WHAT IS NEEDED –
Working through the entries below, find how many lines include "launch", then write only that number.

[Stored data]
[src/rtl/phase_timer.sv]
// Loadable down-counter; expire fires in the last enabled cycle of a phase.
module phase_timer #(
  parameter int CNT_W = 32
) (
  input  logic             clk,
  input  logic             load,
  input  logic [CNT_W-1:0] load_val,
  input  logic             en,
  output logic             expire
);

  logic [CNT_W-1:0] count;

  // Counter is always loaded before it is enabled, so it carries no reset.
  always_ff @(posedge clk) begin
    if (load) begin
      count <= load_val;
    end else if (en && (count != '0)) begin
      count <= count - CNT_W'(1);
    end
  end

  assign expire = en && (count == CNT_W'(1));

endmodule

[src/rtl/heater_pwm_tx.sv]
// Duty-cycled heater command transmitter (ON/OFF words over a stream).
// Optional handshake stall counter: define HEATER_PWM_TX_STALL_CNT_EN.
module heater_pwm_tx
  import heater_tx_pkg::*;
#(
  parameter int C_DATA_WIDTH   = 32,
  parameter int MAX_RO_HEATERS = 5,
  parameter int CNT_W          = 32
) (
  input  logic             clk,
  input  logic             rst,
  input  logic             start,
  input  logic             stop,
  input  logic [31:0]      cfg_on_num,
  input  logic [CNT_W-1:0] cfg_on_cycles,
  input  logic [CNT_W-1:0] cfg_off_cycles,
  input  logic [15:0]      cfg_periods,
  heater_pwm_tx_if.master  m,
  output logic [31:0]      ro_heater_on_num,
  output logic             busy,
  output logic             done,
  output logic [15:0]      periods_done,
  output logic [31:0]      stall_cycles
);

  heater_tx_state_t state, state_nxt;

  logic [CNT_W-1:0] on_cyc_q, off_cyc_q;
  logic [15:0]      periods_q;
  logic             stop_pending;
  logic             hs, abort, launch;
  logic             tmr_load, tmr_en, tmr_expire;
  logic [CNT_W-1:0] tmr_val;
  logic [15:0]      pd_inc;

  assign hs     = m.tvalid & m.tready;
  assign abort  = stop | stop_pending;
  assign launch = (state == IDLE) && start;
  assign pd_inc = (periods_done == 16'hFFFF) ? periods_done : periods_done + 16'd1;

  assign tmr_load = hs && ((state == SEND_ON) || (state == SEND_OFF));
  assign tmr_val  = (state == SEND_ON) ? on_cyc_q : off_cyc_q;
  assign tmr_en   = (state == WAIT_ON) || (state == WAIT_OFF);

  phase_timer #(.CNT_W(CNT_W)) u_timer (
    .clk      (clk),
    .load     (tmr_load),
    .load_val (tmr_val),
    .en       (tmr_en),
    .expire   (tmr_expire)
  );

  always_comb begin
    state_nxt = state;
    case (state)
      IDLE:     if (start) state_nxt = SEND_ON;
      SEND_ON:  if (hs) state_nxt = abort ? SEND_OFF : WAIT_ON;
      WAIT_ON:  if (abort || tmr_expire) state_nxt = SEND_OFF;
      SEND_OFF: if (hs) state_nxt = abort ? DONE : WAIT_OFF;
      WAIT_OFF: begin
        if (abort) begin
          state_nxt = DONE;
        end else if (tmr_expire) begin
          state_nxt = ((periods_q != 16'd0) && (pd_inc == periods_q)) ? DONE : SEND_ON;
        end
      end
      DONE:     state_nxt = IDLE;
      default:  state_nxt = IDLE;
    endcase
  end

  // Outputs are decoded from the next state so every one of them is a flop.
  always_ff @(posedge clk) begin
    if (rst) begin
      state            <= IDLE;
      m.tvalid         <= 1'b0;
      m.tdata          <= '0;
      busy             <= 1'b0;
      done             <= 1'b0;
      ro_heater_on_num <= '0;
      periods_done     <= '0;
      stop_pending     <= 1'b0;
    end else begin
      state    <= state_nxt;
      m.tvalid <= (state_nxt == SEND_ON) || (state_nxt == SEND_OFF);
      m.tdata  <= (state_nxt == SEND_ON) ? C_DATA_WIDTH'(HEATER_CMD_ON)
                                         : C_DATA_WIDTH'(HEATER_CMD_OFF);
      busy     <= (state_nxt != IDLE);
      done     <= (state_nxt == DONE);

      if (state_nxt == IDLE) begin
        stop_pending <= 1'b0;
      end else if (stop && (state != IDLE) && (state != DONE)) begin
        stop_pending <= 1'b1;
      end

      if (launch) begin
        ro_heater_on_num <= clamp_u32(cfg_on_num, 32'(MAX_RO_HEATERS));
        periods_done     <= '0;
      end else if ((state == WAIT_OFF) && tmr_expire && !abort) begin
        periods_done <= pd_inc;
      end
    end
  end

  // Run configuration; a zero phase length behaves as one cycle.
  always_ff @(posedge clk) begin
    if (launch) begin
      on_cyc_q  <= (cfg_on_cycles  == '0) ? CNT_W'(1) : cfg_on_cycles;
      off_cyc_q <= (cfg_off_cycles == '0) ? CNT_W'(1) : cfg_off_cycles;
      periods_q <= cfg_periods;
    end
  end

`ifdef HEATER_PWM_TX_STALL_CNT_EN
  always_ff @(posedge clk) begin
    if (rst) begin
      stall_cycles <= '0;
    end else if (launch) begin
      stall_cycles <= '0;
    end else if (m.tvalid && !m.tready && (stall_cycles != 32'hFFFF_FFFF)) begin
      stall_cycles <= stall_cycles + 32'd1;
    end
  end
`else
  assign stall_cycles = '0;
`endif

endmodule
[src/flat_wrapper.sv]
// flat-port wrapper written by rule: the top's interface ports become plain ports
module heater_pwm_tx_flat import heater_tx_pkg::*;
#(
  parameter int C_DATA_WIDTH   = 32,
  parameter int MAX_RO_HEATERS = 5,
  parameter int CNT_W          = 32
)
  (clk, rst, start, stop, cfg_on_num, cfg_on_cycles, cfg_off_cycles, cfg_periods, ro_heater_on_num, busy, done, periods_done, stall_cycles, m_tvalid, m_tdata, m_tready);
  heater_pwm_tx_if #(.C_DATA_WIDTH(C_DATA_WIDTH)) m_i ();
  input  logic clk;
  input  logic rst;
  input  logic start;
  input  logic stop;
  input  logic [31:0] cfg_on_num;
  input  logic [CNT_W-1:0] cfg_on_cycles;
  input  logic [CNT_W-1:0] cfg_off_cycles;
  input  logic [15:0] cfg_periods;
  output logic [31:0] ro_heater_on_num;
  output logic busy;
  output logic done;
  output logic [15:0] periods_done;
  output logic [31:0] stall_cycles;
  output wire logic [$bits(m_i.tvalid)-1:0] m_tvalid;
  output wire logic [$bits(m_i.tdata)-1:0] m_tdata;
  input wire logic [$bits(m_i.tready)-1:0] m_tready;
  assign m_tvalid = m_i.tvalid;
  assign m_tdata = m_i.tdata;
  assign m_i.tready = m_tready;
  heater_pwm_tx #(.C_DATA_WIDTH(C_DATA_WIDTH), .MAX_RO_HEATERS(MAX_RO_HEATERS), .CNT_W(CNT_W)) u_core (.clk(clk), .rst(rst), .start(start), .stop(stop), .cfg_on_num(cfg_on_num), .cfg_on_cycles(cfg_on_cycles), .cfg_off_cycles(cfg_off_cycles), .cfg_periods(cfg_periods), .m(m_i), .ro_heater_on_num(ro_heater_on_num), .busy(busy), .done(done), .periods_done(periods_done), .stall_cycles(stall_cycles));
endmodule
[config.mk]
export PLATFORM = sky130hd
export DESIGN_NAME = heater_pwm_tx_flat
export DESIGN_NICKNAME = d
export VERILOG_FILES = /design/src/rtl/heater_tx_pkg.sv /design/src/rtl/heater_pwm_tx_if.sv /design/src/rtl/phase_timer.sv /design/src/rtl/heater_pwm_tx.sv /design/src/flat_wrapper.sv
export SDC_FILE = /design/constraint.sdc
export NUM_CORES = 1
export LEC_CHECK = 0
export ABC_CLOCK_PERIOD_IN_PS = 3100
export BUFFER_PORTS_ARGS = -buffer_cell sky130_fd_sc_hd__buf_2
export CELL_PAD_IN_SITES_DETAIL_PLACEMENT = 0
export CELL_PAD_IN_SITES_GLOBAL_PLACEMENT = 2
export CORE_UTILIZATION = 29
export DETAILED_ROUTE_END_ITERATION = 8
export GPL_TIMING_DRIVEN = 0
export PLACE_DENSITY = 0.78
export SYNTH_ARGS = -nofsm -noshare
export SYNTH_HDL_FRONTEND = slang
export SYNTH_SLANG_ARGS = --single-unit
[constraint.sdc]
create_clock -name clk -period 3.1 [get_ports clk]
set_clock_uncertainty 0.1 [all_clocks]
set_input_delay 0.775 -clock clk [delete_from_list [all_inputs] [get_ports clk]]
set_output_delay 0.775 -clock clk [all_outputs]
set_load 0.03 [all_outputs]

RESPONSE FOR THIS EXERCISE –
5